HPLC in the characterization of hemoglobin profile in thalassemia syndrome in a tertiary care hospital

Introduction: Hemoglobinopathies, particularly thalassemia syndromes, are among the most common inherited disorders worldwide and pose a major health burden in India. Early and accurate differentiation between thalassemia major and minor is essential for effective screening and management. This study aimed to evaluate the prevalence of hemoglobin variants and correlate red blood cell (RBC) indices with high performance liquid chromatography (HPLC) findings.
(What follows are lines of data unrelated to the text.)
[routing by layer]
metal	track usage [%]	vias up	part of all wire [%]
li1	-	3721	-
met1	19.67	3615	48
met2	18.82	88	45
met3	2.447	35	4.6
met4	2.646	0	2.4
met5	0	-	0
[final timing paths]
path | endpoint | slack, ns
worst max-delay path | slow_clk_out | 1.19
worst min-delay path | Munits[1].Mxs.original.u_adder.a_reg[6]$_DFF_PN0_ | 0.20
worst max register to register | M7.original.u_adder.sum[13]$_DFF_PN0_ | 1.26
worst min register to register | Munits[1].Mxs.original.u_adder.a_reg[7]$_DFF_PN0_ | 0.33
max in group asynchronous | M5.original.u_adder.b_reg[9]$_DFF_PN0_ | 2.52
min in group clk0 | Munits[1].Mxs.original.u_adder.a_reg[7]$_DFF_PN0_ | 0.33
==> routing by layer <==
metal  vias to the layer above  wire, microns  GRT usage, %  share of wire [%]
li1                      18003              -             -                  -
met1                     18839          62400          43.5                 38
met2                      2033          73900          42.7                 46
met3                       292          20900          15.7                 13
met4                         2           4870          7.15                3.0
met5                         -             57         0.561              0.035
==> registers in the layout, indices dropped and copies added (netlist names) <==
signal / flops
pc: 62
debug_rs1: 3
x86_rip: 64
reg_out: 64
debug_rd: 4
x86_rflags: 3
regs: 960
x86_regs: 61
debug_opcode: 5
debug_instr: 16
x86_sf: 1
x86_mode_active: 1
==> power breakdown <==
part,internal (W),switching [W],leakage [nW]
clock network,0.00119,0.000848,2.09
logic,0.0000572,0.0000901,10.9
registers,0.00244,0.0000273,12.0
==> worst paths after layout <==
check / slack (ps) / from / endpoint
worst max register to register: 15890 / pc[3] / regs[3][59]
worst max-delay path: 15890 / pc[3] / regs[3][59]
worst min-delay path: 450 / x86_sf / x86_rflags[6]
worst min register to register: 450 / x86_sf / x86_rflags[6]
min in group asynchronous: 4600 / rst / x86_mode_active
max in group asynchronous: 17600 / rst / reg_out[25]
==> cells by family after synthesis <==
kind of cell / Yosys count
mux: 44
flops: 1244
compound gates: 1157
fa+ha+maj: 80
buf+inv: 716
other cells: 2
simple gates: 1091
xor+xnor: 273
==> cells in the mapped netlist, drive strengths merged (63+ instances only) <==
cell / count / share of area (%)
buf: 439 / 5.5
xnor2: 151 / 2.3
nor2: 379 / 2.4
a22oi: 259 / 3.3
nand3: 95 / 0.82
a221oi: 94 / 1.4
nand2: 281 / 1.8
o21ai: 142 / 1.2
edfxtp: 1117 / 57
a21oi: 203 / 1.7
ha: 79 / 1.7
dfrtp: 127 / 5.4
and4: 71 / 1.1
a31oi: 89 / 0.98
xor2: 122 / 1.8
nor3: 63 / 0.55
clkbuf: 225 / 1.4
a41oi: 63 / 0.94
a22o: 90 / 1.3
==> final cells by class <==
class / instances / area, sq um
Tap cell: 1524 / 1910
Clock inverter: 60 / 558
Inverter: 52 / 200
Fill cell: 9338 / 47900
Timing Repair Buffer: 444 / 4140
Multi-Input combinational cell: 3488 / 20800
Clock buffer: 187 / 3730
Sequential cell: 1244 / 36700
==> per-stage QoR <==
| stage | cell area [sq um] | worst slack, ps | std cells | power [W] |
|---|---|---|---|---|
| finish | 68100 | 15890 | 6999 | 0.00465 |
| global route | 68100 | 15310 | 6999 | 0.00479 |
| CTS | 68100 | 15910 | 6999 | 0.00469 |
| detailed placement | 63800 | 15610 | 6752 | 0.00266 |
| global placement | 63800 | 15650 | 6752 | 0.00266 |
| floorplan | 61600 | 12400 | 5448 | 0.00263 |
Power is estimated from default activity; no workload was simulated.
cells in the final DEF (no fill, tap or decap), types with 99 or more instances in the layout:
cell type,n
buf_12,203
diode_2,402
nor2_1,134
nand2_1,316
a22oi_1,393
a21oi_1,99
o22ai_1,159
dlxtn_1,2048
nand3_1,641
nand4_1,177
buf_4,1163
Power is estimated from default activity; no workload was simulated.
`flow/run.sh`:
```
#!/bin/bash
# OpenROAD 26Q1-2900-gdf79404cd8, Yosys 0.63+post, stock flow scripts
make -C /OpenROAD-flow-scripts/flow DESIGN_CONFIG=/design/flow/config.mk WORK_HOME=/design/flow/orfs finish
```
`flow/config.mk`:
```
export PLATFORM = sky130hd
export DESIGN_NAME = register_bank
export DESIGN_NICKNAME = register_bank
export VERILOG_FILES = /design/flow/design.v
export SDC_FILE = /design/flow/constraint.sdc
export NUM_CORES = 4
export LEC_CHECK = 1
export CORE_UTILIZATION = 50
```
`flow/constraint.sdc`:
```
current_design register_bank

set clk_period 2.2
set clk_io_pct 0.2

create_clock -name clk0 -period $clk_period [get_ports {clk}]

set non_clock_inputs [all_inputs -no_clocks]
set_input_delay [expr $clk_period * $clk_io_pct] -clock clk0 $non_clock_inputs
set_output_delay [expr $clk_period * $clk_io_pct] -clock clk0 [all_outputs]
```
<file path="flow/design.v">
module bus(
  input wire memory_enable, memory_load,
  input wire opcode_reg_load,
  input wire register_bank_enable, register_bank_load,
  input wire [7:0] memory_out,
  input wire [7:0] register_bank_out,
  output wire [7:0] memory_in,
  output wire [7:0] opcode_reg_in,
  output wire [7:0] register_bank_in
);
  wire [7:0] bus_driver;
  assign bus_driver = memory_enable ? memory_out : 
                      register_bank_enable ? register_bank_out :
                      8'b0;
  wire [7:0] bus = bus_driver;
  assign memory_in = memory_load ? bus : 8'b0;
  assign opcode_reg_in = opcode_reg_load ? bus : 8'b0;
  assign register_bank_in = register_bank_load ? bus : 8'b0;
endmodule
</file>
<file path="flow/run.sh">
#!/bin/bash
# OpenROAD 26Q1-2900-gdf79404cd8, Yosys 0.63+post, stock flow scripts
make -C /OpenROAD-flow-scripts/flow DESIGN_CONFIG=/design/flow/config.mk WORK_HOME=/design/flow/orfs finish
</file>
<file path="flow/config.mk">
export PLATFORM = sky130hd
export DESIGN_NAME = bus
export DESIGN_NICKNAME = bus
export VERILOG_FILES = /design/flow/design.v
export SDC_FILE = /design/flow/constraint.sdc
export NUM_CORES = 4
export LEC_CHECK = 1
export CORE_AREA = 10 10 70 70
export DIE_AREA = 0 0 80 80
</file>
<file path="flow/constraint.sdc">
current_design bus

set clk_period 1.0
set clk_io_pct 0.2

create_clock -name clk0 -period $clk_period

set non_clock_inputs [all_inputs -no_clocks]
set_input_delay [expr $clk_period * $clk_io_pct] -clock clk0 $non_clock_inputs
set_output_delay [expr $clk_period * $clk_io_pct] -clock clk0 [all_outputs]
</file>
==> qor.yml <==
area_growth_pct: 172.8
fin_ws_ns: -0.2298
num-clock-buffers: 0
drt_iter0_drc: 7
yosysMostFrequentCell: "a21boi_0"
power_frac_clock_pct: 0
rsz0062_at_grt: "yes"
cts.hold.buffers_added: 0
place_inst: 134
dp_hpwl_um: 1516
fin_crit_ns: 1.230
finalMaxSlewViolations: 0
grt_usage_pct: 5.311
drt-pass1-iter-count: 2
drive_above_1_share_pct: 66.67
yosysWarningCount: 0
top_area_share_pct: 42.52
critPathRequiredTime_ns: 0.80
ant_nets: 0
worstPathCellList: "buf_6, buf_6, nand3b_1, buf_4, buf_6, a21boi_2, buf_2"
die_w_um: 80
cap_violations: 0
arrival_ns: 1.03
synth_cells: 42
seq_cells: 0
relSlewSlack_pct: 88.89
avgRoutedWirePerCell_um: 12.75
num_rows: 21
gp_congestion: 0.7061
comb_power_share_pct: 100.0
irDropWorstVdd_mv: 0.08320
violations: "setup timing"
core_mm2: 0.003416
setup_tns_ns: -2.256
p_leak_nw: 0.4385
syn_area_per_cell_um2: 7.567
power.net_switching_mw: 0.1075
crit_path_end_kind: "primary output"
ys_cells: 42
antenna_found_initial: 0
worst_hold_slack_ns: 0.8679
final-seq-area_um2: 0
die_height_um: 80
yosys-top-cells-area: "a21boi_0 43%, nand3b_1 14%, nand3b_4 13%, a21boi_1 12%, nand2_1 9.4%"
hp-class: "in -> out"
warning_count: 34
status: "finished with violations"
netlist_area_um2: 317.8
num_vias: 544
vias_per_cell: 3.752
seqPwrFrac_pct: 0
top_area_cell: "a21boi_0"
grt_pass1_vias: 586
yosys.stat.chipArea_um2: 317.8
grt_pass1_wl_um: 2891
dpl-instance-area_um2: 842.1
io_buffers: 45
ys_seq_share_pct: 0
internal_power_mw: 0.1776
routed_wl_um: 1849
tightest_slew_ns: 0.1667
grt_max_degree: 9
synth_cell_types: 8
n_antenna_cell: 0
n_fill_cell: 371
critPathLaunchType: "input pin"
design.portCount: 45
grt.overflow.total: 0
path_class: "in -> out"
sw_frac_of_total_pct: 37.70
fin_crit_sh_pct: 123.0
stdcell_count: 145
finalSetupViolCount: 22
crit_path_top_delay_cell: "nand3b_1"
common_cells: "18 x a21boi_0, 8 x nand2_1, 6 x nand3b_1"
post-route-cell-area_um2: 867.1
crit_fanout: 6
dieArea_mm2: 0.006400
finalPower_mw: 0.2851
power.density_mw_per_mm2: 328.8
slowest_delay_ns: 0.17
crit_top_cell: "buf_6"
drc: 0
floorplan.core_util_pct: 9.304
hold_violations: 0
clock.fmax_mhz: 813.1
[power by group through the flow]
stage     combinational (mW)  clock [mW]  sequential [mW]
5_1_grt                0.313           0                0
4_1_cts                0.279           0                0
6_report               0.285           0                0
[layout by cell type, fill, tap and decap left out, types with 2 or more instances in the layout]
cell             instances
dlygate4sd2_1           16
buf_2                   25
nand3b_4                 2
clkdlybuf4s15_2          3
buf_4                   10
nand3b_1                 6
buf_6                    4
a21boi_2                14
a21boi_1                10
nand2_2                  6
[path summary, 6_finish.rpt]
check	start	to	slack, ns	depth (start not counted)
worst max-delay path	memory_enable	memory_in[2]	-0.23	7
worst min-delay path	memory_enable	memory_in[1]	0.87	5
[routing by layer]
metal / up-vias / wire, um / GRT usage, %
li1: 272 / - / -
met2: 25 / 859 / 8.587
met4: 0 / 0 / 0
met1: 247 / 780 / 6.856
met5: - / 0 / 0
met3: 0 / 209 / 2.159
[critical path: cells and delay by family]
family / cells / cell delay (ns)
AND-OR/OR-AND: 1 / 0.09
buffers and inverters: 5 / 0.56
AND/OR/NAND/NOR: 1 / 0.17
[stage by stage]
step | utilization, % | setup WS [ns]
after floorplan | - | 0.2307
after global placement | 24.65 | -0.8648
after detailed placement | 24.65 | -0.9000
after CTS | 24.65 | -0.2289
after global routing | 25.38 | -0.2737
final | 25.38 | -0.2298
[timing repair]
| action | in CTS | in global routing |
|---|---|---|
| buffers inserted | 11 | 0 |
| pin swaps | 37 | 0 |
| resized | 141 | 7 |
| endpoints found under the setup margin | 24 | 24 |
[cell type report]
| class | count | area, um2 | area share [%] |
|---|---|---|---|
| repair buffers | 59 | 439.2 | 50.65 |
| well taps | 46 | 57.56 | 6.638 |
| multi-input cells | 40 | 370.4 | 42.71 |
[cells by family after synthesis]
| group | synth area share (%) |
|---|---|
| compound gates | 57.88 |
| simple gates | 36.22 |
| buf+inv | 5.906 |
Material and Methods: A total of 100 cases were analyzed using HPLC as the primary diagnostic modality. Demographic details and hematological parameters, including RBC indices, were assessed and correlated with hemoglobin variants. Results: Beta thalassemia minor was the most prevalent variant (87%), followed by sickle-beta thalassemia heterozygous (6%) and other rare hemoglobinopathies. The male-to-female ratio was 1.27:1. Beta thalassemia Major was observed exclusively in the 0–10 year age group, while beta thalassemia minor was most common in the 21–30 year age group. Distinct patterns in hemoglobin levels and Mean corpuscular volume values aided differentiation among variants. The findings were consistent with previous studies. Conclusion: HPLC combined with hematological parameters is a rapid, accurate, and reliable method for detecting and characterizing hemoglobinopathies, including compound heterozygous conditions, and is suitable for frontline screening.